Substance Abuse Treatment Remains Low for Opioid Use Disorders

During the decade from 2004 to 2013, use of treatment remained low for individuals with opioid use disorders, according to a study in the October 13 issue of JAMA.
 
During the last decade, nonmedical use of opioid analgesics and heroin increased substantially in the United States. In the early 2000s, less than one-sixth of individuals with opioid use disorders (OUDs) received any treatment, and use of office-based treatment was rare. It is unknown whether treatment patterns have changed in recent years. Brendan Saloner, Ph.D., and Shankar Karthikeyan, M.P.P., of the Johns Hopkins Bloomberg School of Public Health, Baltimore, used data from the 2004-2013 rounds of the National Survey of Drug Use and Health, a nationally representative annual survey of individuals age 12 years or older, to identify individuals with opioid abuse or dependence symptoms and if they received treatment for OUD in the prior 12 months.
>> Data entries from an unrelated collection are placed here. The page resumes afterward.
## src/rtl/ifab_pkg.sv

```systemverilog
`timescale 1ns/1ps
// Shared constants and the length decode for the prefetch buffer.
// Assumes halfword instructions whose length is fixed by the top five bits.
package ifab_pkg;
    localparam int unsigned WORD_W = 32;
    localparam int unsigned HALF_W = 16;

    // True when a first halfword opens a 32-bit instruction.
    function automatic logic is_wide(input logic [HALF_W-1:0] hw);
        return (hw[15:13] == 3'b111) && (hw[12:11] != 2'b00);
    endfunction
endpackage

```

## src/rtl/ifab_word_fifo.sv

```systemverilog
`timescale 1ns/1ps
// Small circular word store with a peek at the two oldest entries.
// Assumes the caller never pushes when full nor pops when empty.
module ifab_word_fifo #(
    parameter int unsigned DEPTH = 3,
    parameter int unsigned DW    = 32
) (
    input  logic                         clk,
    input  logic                         rst_n,
    input  logic                         clr_i,
    input  logic                         push_i,
    input  logic [DW-1:0]                data_i,
    input  logic                         pop_i,
    output logic [DW-1:0]                head_o,
    output logic [DW-1:0]                next_o,
    output logic [$clog2(DEPTH+1)-1:0]   count_o
);
    localparam int unsigned CW = $clog2(DEPTH+1);
    localparam int unsigned PW = (DEPTH > 1) ? $clog2(DEPTH) : 1;

    logic [DW-1:0] store_q [DEPTH];
    logic [PW-1:0] rd_q, wr_q;
    logic [CW-1:0] cnt_q;

    function automatic logic [PW-1:0] wrap_inc(input logic [PW-1:0] p);
        return (p == PW'(DEPTH-1)) ? '0 : p + 1'b1;
    endfunction

    // Write the incoming word into its slot.
    always_ff @(posedge clk) begin
        for (int i = 0; i < DEPTH; i++) begin
            if (push_i && (wr_q == PW'(i))) store_q[i] <= data_i;
        end
    end

    // Track pointers and fill level.
    always_ff @(posedge clk) begin
        if (!rst_n || clr_i) begin
            rd_q  <= '0;
            wr_q  <= '0;
            cnt_q <= '0;
        end else begin
            if (push_i) wr_q <= wrap_inc(wr_q);
            if (pop_i)  rd_q <= wrap_inc(rd_q);
            cnt_q <= cnt_q + CW'(push_i) - CW'(pop_i);
        end
    end

    // Expose the two oldest words and the level.
    always_comb begin
        head_o  = store_q[rd_q];
        next_o  = store_q[wrap_inc(rd_q)];
        count_o = cnt_q;
    end
endmodule

```

## src/rtl/ifab_fetch_ctrl.sv

```systemverilog
`timescale 1ns/1ps
// Fetch side: issues word requests, counts words in flight and discards
// responses that belong to requests made before a flush.
// Assumes in-order responses, one word per request.
module ifab_fetch_ctrl #(
    parameter int unsigned AW         = 32,
    parameter int unsigned DEPTH      = 3,
    parameter logic [AW-1:0] RESET_ADDR = '0
) (
    input  logic                        clk,
    input  logic                        rst_n,
    input  logic                        flush_i,
    input  logic [AW-1:0]               flush_addr_i,
    input  logic [$clog2(DEPTH+1)-1:0]  buf_cnt_i,
    input  logic                        pop_i,
    output logic                        fetch_req_o,
    output logic [AW-1:0]               fetch_addr_o,
    input  logic                        fetch_ack_i,
    input  logic                        rsp_valid_i,
    output logic                        push_o,
    output logic [$clog2(DEPTH+1)-1:0]  inflight_o
);
    localparam int unsigned CW = $clog2(DEPTH+1);
    localparam int unsigned SW = CW + 2;

    logic [AW-1:0] addr_q;
    logic [CW-1:0] live_q, drop_q;
    logic [SW-1:0] used;
    logic          take, rsp_drop;

    // Credit check and response routing.
    always_comb begin
        used        = SW'(buf_cnt_i) + SW'(live_q) + SW'(drop_q) - SW'(pop_i);
        fetch_req_o = !flush_i && (used < SW'(DEPTH));
        take        = fetch_req_o && fetch_ack_i;
        push_o      = rsp_valid_i && (drop_q == '0) && !flush_i;
        rsp_drop    = rsp_valid_i && (drop_q != '0);
        fetch_addr_o = addr_q;
        inflight_o   = live_q + drop_q;
    end

    // Address and in-flight counters.
    always_ff @(posedge clk) begin
        if (!rst_n) begin
            addr_q <= {RESET_ADDR[AW-1:2], 2'b00};
            live_q <= '0;
            drop_q <= '0;
        end else if (flush_i) begin
            addr_q <= {flush_addr_i[AW-1:2], 2'b00};
            live_q <= '0;
            drop_q <= live_q + drop_q - CW'(rsp_valid_i);
        end else begin
            if (take) addr_q <= addr_q + AW'(4);
            live_q <= live_q + CW'(take) - CW'(push_o);
            drop_q <= drop_q - CW'(rsp_drop);
        end
    end
endmodule

```

## src/rtl/ifab_align.sv

```systemverilog
`timescale 1ns/1ps
// Builds the next instruction from the two oldest buffered words.
// Assumes half_sel_i marks a start in the upper half of the head word.
module ifab_align
    import ifab_pkg::*;
#(
    parameter int unsigned CW = 2
) (
    input  logic [WORD_W-1:0] head_i,
    input  logic [WORD_W-1:0] next_i,
    input  logic [CW-1:0]     cnt_i,
    input  logic              half_sel_i,
    output logic              valid_o,
    output logic              is32_o,
    output logic [WORD_W-1:0] data_o
);
    logic [HALF_W-1:0] first_hw;

    // Pick the first halfword, decode length, join halves.
    always_comb begin
        first_hw = half_sel_i ? head_i[31:16] : head_i[15:0];
        is32_o   = is_wide(first_hw);
        if (is32_o && half_sel_i) begin
            valid_o = cnt_i >= CW'(2);
            data_o  = {next_i[15:0], head_i[31:16]};
        end else if (is32_o) begin
            valid_o = cnt_i >= CW'(1);
            data_o  = head_i;
        end else begin
            valid_o = cnt_i >= CW'(1);
            data_o  = {{HALF_W{1'b0}}, first_hw};
        end
    end
endmodule

```

## src/rtl/ifetch_align_buf.sv

```systemverilog
`timescale 1ns/1ps
// Three-word instruction prefetch buffer with halfword realignment.
// Fetches whole words ahead, hands out 16/32-bit instructions in order and
// restarts from a new target on flush. Assumes in-order fetch responses.
module ifetch_align_buf
    import ifab_pkg::*;
#(
    parameter int unsigned AW           = 32,
    parameter int unsigned DEPTH        = 3,
    parameter logic [AW-1:0] RESET_ADDR = '0
) (
    input  logic              clk,
    input  logic              rst_n,
    input  logic              flush_i,
    input  logic [AW-1:0]     flush_addr_i,
    output logic              fetch_req_o,
    output logic [AW-1:0]     fetch_addr_o,
    input  logic              fetch_ack_i,
    input  logic              rsp_valid_i,
    input  logic [31:0]       rsp_data_i,
    output logic              instr_valid_o,
    input  logic              instr_ready_i,
    output logic [31:0]       instr_data_o,
    output logic              instr_is32_o,
    output logic [AW-1:0]     instr_addr_o
);
    localparam int unsigned CW = $clog2(DEPTH+1);

    logic [WORD_W-1:0] head_w, next_w;
    logic [CW-1:0]     buf_cnt, inflight;
    logic              push, pop, accept;
    logic              half_q;
    logic [AW-1:0]     pc_q;

    ifab_word_fifo #(.DEPTH(DEPTH), .DW(WORD_W)) fifo_i (
        .clk(clk), .rst_n(rst_n), .clr_i(flush_i),
        .push_i(push), .data_i(rsp_data_i), .pop_i(pop),
        .head_o(head_w), .next_o(next_w), .count_o(buf_cnt)
    );

    ifab_fetch_ctrl #(.AW(AW), .DEPTH(DEPTH), .RESET_ADDR(RESET_ADDR)) fetch_i (
        .clk(clk), .rst_n(rst_n), .flush_i(flush_i), .flush_addr_i(flush_addr_i),
        .buf_cnt_i(buf_cnt), .pop_i(pop),
        .fetch_req_o(fetch_req_o), .fetch_addr_o(fetch_addr_o), .fetch_ack_i(fetch_ack_i),
        .rsp_valid_i(rsp_valid_i), .push_o(push), .inflight_o(inflight)
    );

    ifab_align #(.CW(CW)) align_i (
        .head_i(head_w), .next_i(next_w), .cnt_i(buf_cnt), .half_sel_i(half_q),
        .valid_o(instr_valid_o), .is32_o(instr_is32_o), .data_o(instr_data_o)
    );

    // Handshake and word retirement: a word leaves once its last half is used.
    always_comb begin
        accept       = instr_valid_o && instr_ready_i && !flush_i;
        pop          = accept && (half_q || instr_is32_o);
        instr_addr_o = pc_q;
    end

    // Stream address and half-word position within the head word.
    always_ff @(posedge clk) begin
        if (!rst_n) begin
            pc_q   <= {RESET_ADDR[AW-1:1], 1'b0};
            half_q <= RESET_ADDR[1];
        end else if (flush_i) begin
            pc_q   <= {flush_addr_i[AW-1:1], 1'b0};
            half_q <= flush_addr_i[1];
        end else if (accept) begin
            pc_q <= pc_q + (instr_is32_o ? AW'(4) : AW'(2));
            if (!instr_is32_o) half_q <= ~half_q;
        end
    end
endmodule

```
The sample was divided into two 5-year periods (2004-2008 vs 2009-2013) to provide reliable estimates.
 
In the combined sample, the researchers identified 6,770 respondents with OUDs. The adjusted rates for the percentage of individuals with OUDs receiving treatment were similar (18.8 percent in 2004-2008 vs 19.7 percent in 2009-2013).
 
The average number of treatment settings visited increased during the study period. The most common setting in both periods was self-help groups. More than half of individuals receiving treatment during both periods also visited outpatient treatment. Use of inpatient treatment increased from 37.5 percent in 2004-2008 to 52 percent in 2009-2013, and office-based treatment increased from 25 percent to 35 percent.
 
“Individuals in treatment received care in more settings, with the greatest increases in inpatient treatment and at physician’s offices. Although physician’s offices may provide access to buprenorphine, medication-assisted treatments are often unavailable in inpatient settings, which could hinder patient recovery,” the authors write.